Let's separate the problem into four independent mutually exclusive cases:

(a) there are #0# winning tickets among those #4# bought
(so, all #4# bought tickets are from a pool of #4# non-winning tickets)

(b) there is #1# winning ticket among those #4# bought
(so, #3# bought tickets are from a pool of #4# non-winning tickets and #1# ticket is from a pool of #3# winning tickets)

(c) there are #2# winning tickets among those #4# bought
(so, #2# bought tickets are from a pool of #4# non-winning tickets and #2# tickets are from a pool of #3# winning tickets)

(d) there are #3# winning tickets among those #4# bought
(so, #1# bought ticket is from a pool of #4# non-winning tickets and #3# tickets are from a pool of #3# winning tickets)

Each of the above events has its own probability of occurrence. We are interested in events (c) and (d), the sum of the probabilities of their occurrence is what the problem is about. These two independent events constitute the event "winning at least two prizes". Since they are independent, a combined event's probability is a sum of its two components.

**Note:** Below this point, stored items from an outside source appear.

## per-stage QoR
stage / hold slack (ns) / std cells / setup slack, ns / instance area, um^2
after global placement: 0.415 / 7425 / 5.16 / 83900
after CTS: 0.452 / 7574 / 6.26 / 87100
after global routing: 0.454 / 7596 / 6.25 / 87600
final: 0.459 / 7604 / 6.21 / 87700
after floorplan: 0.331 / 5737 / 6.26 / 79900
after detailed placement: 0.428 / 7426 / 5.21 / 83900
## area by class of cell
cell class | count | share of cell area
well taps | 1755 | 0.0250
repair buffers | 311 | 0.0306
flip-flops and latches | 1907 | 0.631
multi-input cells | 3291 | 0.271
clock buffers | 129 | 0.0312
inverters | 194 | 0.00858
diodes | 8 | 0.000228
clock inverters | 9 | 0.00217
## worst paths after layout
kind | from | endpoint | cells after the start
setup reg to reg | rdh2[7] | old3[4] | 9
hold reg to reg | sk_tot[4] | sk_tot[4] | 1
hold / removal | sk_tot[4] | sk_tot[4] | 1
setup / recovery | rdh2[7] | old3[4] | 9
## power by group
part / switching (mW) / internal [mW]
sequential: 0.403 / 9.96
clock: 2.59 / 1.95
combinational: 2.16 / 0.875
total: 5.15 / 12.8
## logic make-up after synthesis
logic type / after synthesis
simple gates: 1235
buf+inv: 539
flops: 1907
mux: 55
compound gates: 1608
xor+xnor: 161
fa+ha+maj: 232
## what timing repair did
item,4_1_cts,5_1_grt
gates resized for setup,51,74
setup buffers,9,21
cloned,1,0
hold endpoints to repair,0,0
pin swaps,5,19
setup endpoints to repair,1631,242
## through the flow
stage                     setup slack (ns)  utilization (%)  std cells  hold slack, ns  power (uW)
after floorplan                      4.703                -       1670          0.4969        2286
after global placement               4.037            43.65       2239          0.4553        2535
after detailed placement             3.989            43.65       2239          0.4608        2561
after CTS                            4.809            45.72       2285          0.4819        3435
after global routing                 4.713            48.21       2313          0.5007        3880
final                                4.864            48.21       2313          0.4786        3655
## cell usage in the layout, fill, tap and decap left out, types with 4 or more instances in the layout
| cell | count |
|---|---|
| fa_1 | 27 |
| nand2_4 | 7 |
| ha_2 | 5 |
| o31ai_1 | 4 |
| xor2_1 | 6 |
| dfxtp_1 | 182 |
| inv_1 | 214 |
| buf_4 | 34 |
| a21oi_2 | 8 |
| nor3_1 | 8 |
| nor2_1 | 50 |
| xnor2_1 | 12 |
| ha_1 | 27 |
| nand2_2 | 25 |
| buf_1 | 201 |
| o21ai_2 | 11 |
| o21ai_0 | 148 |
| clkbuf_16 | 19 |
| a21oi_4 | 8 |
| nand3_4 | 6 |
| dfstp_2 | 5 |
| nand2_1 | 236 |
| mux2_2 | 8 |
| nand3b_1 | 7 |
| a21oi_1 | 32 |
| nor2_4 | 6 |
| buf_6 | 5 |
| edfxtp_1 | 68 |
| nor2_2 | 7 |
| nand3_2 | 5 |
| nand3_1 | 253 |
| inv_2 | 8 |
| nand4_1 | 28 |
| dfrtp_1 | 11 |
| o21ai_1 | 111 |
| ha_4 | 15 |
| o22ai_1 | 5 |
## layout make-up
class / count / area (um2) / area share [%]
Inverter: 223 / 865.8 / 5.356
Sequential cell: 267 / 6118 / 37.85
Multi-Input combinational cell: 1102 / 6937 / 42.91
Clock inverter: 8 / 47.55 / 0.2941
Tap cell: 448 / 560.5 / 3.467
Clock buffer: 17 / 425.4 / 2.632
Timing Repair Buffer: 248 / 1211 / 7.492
Background: an optimization exercise with open tools, aiming at small area and a short achievable clock period. Do not read the settings as production practice.
No run shown here included a check of the RTL's function; only the layout flow was run.
Power is estimated from default activity; no workload was simulated.

==> flow/design.v, too long to show whole: its modules and the start of the top module <==
// module worley_field_pipe: 3678 lines
// module wl_fa: 10 lines
// module wl_ha: 9 lines
module worley_field_pipe #(
  parameter int NUM_PTS    = 4,
  parameter int COORD_W    = 10,
  parameter int H_ACTIVE   = 640,
  parameter int V_ACTIVE   = 480,
  parameter int DIST_SHIFT = 8,
  parameter int OUT_W      = 8
) (
  input  logic               clk,
  input  logic               rst_n,
  input  logic               frame_start,
  input  logic               pix_valid,
  input  logic [COORD_W-1:0] x,
  input  logic [COORD_W-1:0] y,
  output logic               noise_valid,
  output logic [OUT_W-1:0]   noise,
  output logic [2:0]         cell_id,
  output logic               busy
);
  // ...
==> flow/run.sh <==
#!/bin/bash
# synth_recipe.tcl (not shown) runs the flow's synth.tcl, then flattens the netlist and writes it again
# the make line also repeats each setting of config.mk as NAME=value (left out here)
make -C /OpenROAD-flow-scripts/flow DESIGN_CONFIG=/design/flow/config.mk WORK_HOME=/design/flow/orfs CLKGATE_MAP_FILE= SYNTH_SCRIPT=/design/flow/synth_recipe.tcl finish
==> flow/config.mk <==
export PLATFORM = sky130hd
export DESIGN_NAME = worley_field_pipe
export DESIGN_NICKNAME = worley_field_pipe
export VERILOG_FILES = /design/flow/design.v
export SDC_FILE = /design/flow/constraint.sdc
export NUM_CORES = 4
export LEC_CHECK = 0
export CAP_MARGIN = 20
export CORE_MARGIN = 2
export CORE_UTILIZATION = 60
export SETUP_SLACK_MARGIN = 4.8
export SLEW_MARGIN = 20
export SYNTH_HIERARCHICAL = 1
export SYNTH_MINIMUM_KEEP_SIZE = 0
==> flow/constraint.sdc <==
create_clock -name core_clock -period 8.0 [get_ports {clk}]
set_input_delay 1.6000 -clock core_clock [delete_from_list [all_inputs] [get_ports {clk}]]
set_output_delay 1.6000 -clock core_clock [all_outputs]
set_load 0.01 [all_outputs]
==> results.txt, run 1 <==
maximum resistive drop on vdd ~0.22 mV; top cell type's share of synthesized area between 30% and 40%; area leader, netlist dfxtp_1; largest family of logic cells by synthesized area adder cells; post-route antenna net violation count 0; worst r2r src ax2[7]; DR pass1 iterations 5; pin count of the biggest net entering global routing 50; count of cells along the worst hold path 0; uppermost routed layer met4; Yosys warning total 9; startpoint kind of the worst setup timing path flip-flop; Critical Path End Type flip-flop; number of antenna cells inserted 0; outcome timing/DRC/antenna clean; tap cell instance count approximately 670; syn nets about 3.4k; area share of fa/ha/maj cells after synthesis roughly a third; sequential fraction of total cell area 29.5%; overall die area 0.0525 sq mm; multi-input combinational cell area roughly 0.020 sq mm; cell area after layout 0.0334 sq mm; arrival time worst endpoint roughly 3.6 ns; number of remaining DRC errors 0; CP Capture Point rb2[11]; chip height roughly 230 um; min-delay worst type flip-flop to flip-flop; Largest cell class multi-input combinational cells; count of flip-flops with a built-in enable after synthesis 0; aggregate global-route resource usage around 25%; gr busiest metal met2; Top Registers px x40, py x40; post-synthesis to final-layout area growth 9.83%; setup TNS 0 ns; actual slew at the worst max-slew pin between 0.8 and 0.9 ns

Probability of event (c) can be calculated as a ratio of the number of combinations of #2# bought tickets are from a pool of #4# non-winning tickets and #2# tickets are from a pool of #3# winning tickets (#N_c#) to the total number of combinations of #4# out of #7# (N).
#P_c=C_3^2*C_4^2#

The numerator #N_c# equals to the number of combinations of #2# winning tickets out of #3# available #C_3^2=(3!)/(2!*1!)=3# multiplied by the number of combinations of #2# non-winning tickets out of #4# available #C_4^2=(4!)/(2!*2!)=6#.
So, numerator is
#N_c=C_3^2*C_4^2=3*6=18#

The denominator is
#N=C_7^4=(7!)/(4!*3!)=35#

So, the probability of event (c) is
#P_c=N_c/N=(3*6)/35=18/35#

Similarly, for case (d) we have
#N_d=C_3^3*C_4^1=1*4=4#
#P_d=N_d/N=4/35#

The total of probabilities of events (c) and (d) is
#P=P_c+P_d=18/35+4/35=22/35#